Rather than write data to a file, I stored two values for each quantity in an array, the exact value and the value rounded to the nearest penny.  I counted the number of quantities in the form .xx5000.  I also summed the two values for the entire output, and calculated the difference.  As expected, the difference is typically hundreds of cents.  Fortunately, there are always more values in the form .xx5000 than the number of cents in the difference.

The next step is to select some of the .xx5000 unrounded values and subtract one cent from the rounded values.  I don’t want to select the first N values or the last N values.  That would guarantee that some groups would be rounded too low and other groups would be rounded too high.  I need to spread the effect as evenly as possible.

If there were 360 values in the form .xx5000 and I had to subtract 120 cents, the spreading algorithm would be simple.  If there were 343 values and I had to subtract 163 cents, what should I do?

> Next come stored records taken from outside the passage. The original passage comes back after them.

File: src/rtl/icap_sync.sv
module icap_sync #(
   parameter int STAGES = 2
) (
   input  logic clk,
   input  logic rst_n,
   input  logic d,
   output logic q
);

   if (STAGES < 2) begin : g_bad_stages
      $error("icap_sync: STAGES must be at least 2");
   end

   logic [STAGES-1:0] chain;

   always_ff @(posedge clk or negedge rst_n) begin
      if (!rst_n) chain <= '0;
      else        chain <= {chain[STAGES-2:0], d};
   end

   assign q = chain[STAGES-1];

endmodule

File: src/rtl/icap_runfilt.sv
module icap_runfilt #(
   parameter int RUN_LEN = 4
) (
   input  logic clk,
   input  logic rst_n,
   input  logic din,
   output logic dout
);

   if (RUN_LEN < 2) begin : g_bad_len
      $error("icap_runfilt: RUN_LEN must be at least 2");
   end

   logic [RUN_LEN-1:0] hist;
   logic               held;

   always_ff @(posedge clk or negedge rst_n) begin
      if (!rst_n) begin
         hist <= '0;
         held <= 1'b0;
      end else begin
         hist <= {hist[RUN_LEN-2:0], din};
         held <= dout;
      end
   end

   // Output follows the history only when every stored sample agrees.
   always_comb begin
      if (&hist)       dout = 1'b1;
      else if (~|hist) dout = 1'b0;
      else             dout = held;
   end

endmodule

File: src/rtl/icap_edge_det.sv
module icap_edge_det (
   input  logic clk,
   input  logic rst_n,
   input  logic lvl,
   input  logic rise_sel,
   output logic evt
);

   logic lvl_d;

   always_ff @(posedge clk or negedge rst_n) begin
      if (!rst_n) lvl_d <= 1'b0;
      else        lvl_d <= lvl;
   end

   // The history register does not depend on polarity, so a polarity
   // change alone cannot produce an event.
   assign evt = rise_sel ? (lvl & ~lvl_d) : (~lvl & lvl_d);

endmodule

  1. Divide the number of .xx5000 values remaining by the number of cents remaining to deduct.  Take the integer portion of that (let #N = floor(343/163)), in this case 2.
  2. Scan the array of unrounded values to find the Nth (second) value in the form .xx5000.  Subtract one cent from the rounded value.
  3. Now there are N fewer values, and one fewer cent to deduct; 341 and 162.  Update those counters and return to step 1 to continue through the array.

When I finish the array, the corrections are spread evenly (roughly) throughout the array.  The array is ready for the export file.

3 Comments

  1. david nicol says:

    presumably you adopted the chemist’s best practice of making all calculations using all precision available and deferred rounding to the appropriate accuracy to the display (and comparison) phase? Or were you doing that all along, and wrote this because you had so many ends-in-fives that you multiplied together that the errors got up to the significant part?

    Premature rounding is a form of premature optimization, when classifying evils.

    • administrator says:

      Absolutely. I didn’t round until right before I wrote the data to the export file, and the export file format imposed the rounding requirements (dollars and cents without a decimal point). The ends-in-fives bias was due to the nature of the input values and type of operations performed, and would have appeared even with infinite-precision arithmetic. Perhaps its similar to the oft-noted bias for numbers to begin with 1.

      Interestingly, when I first inherited the program, I discovered that some numbers were being prematurely rounded to pennies and others weren’t, leading to grand total errors between 10 and 100 dollars.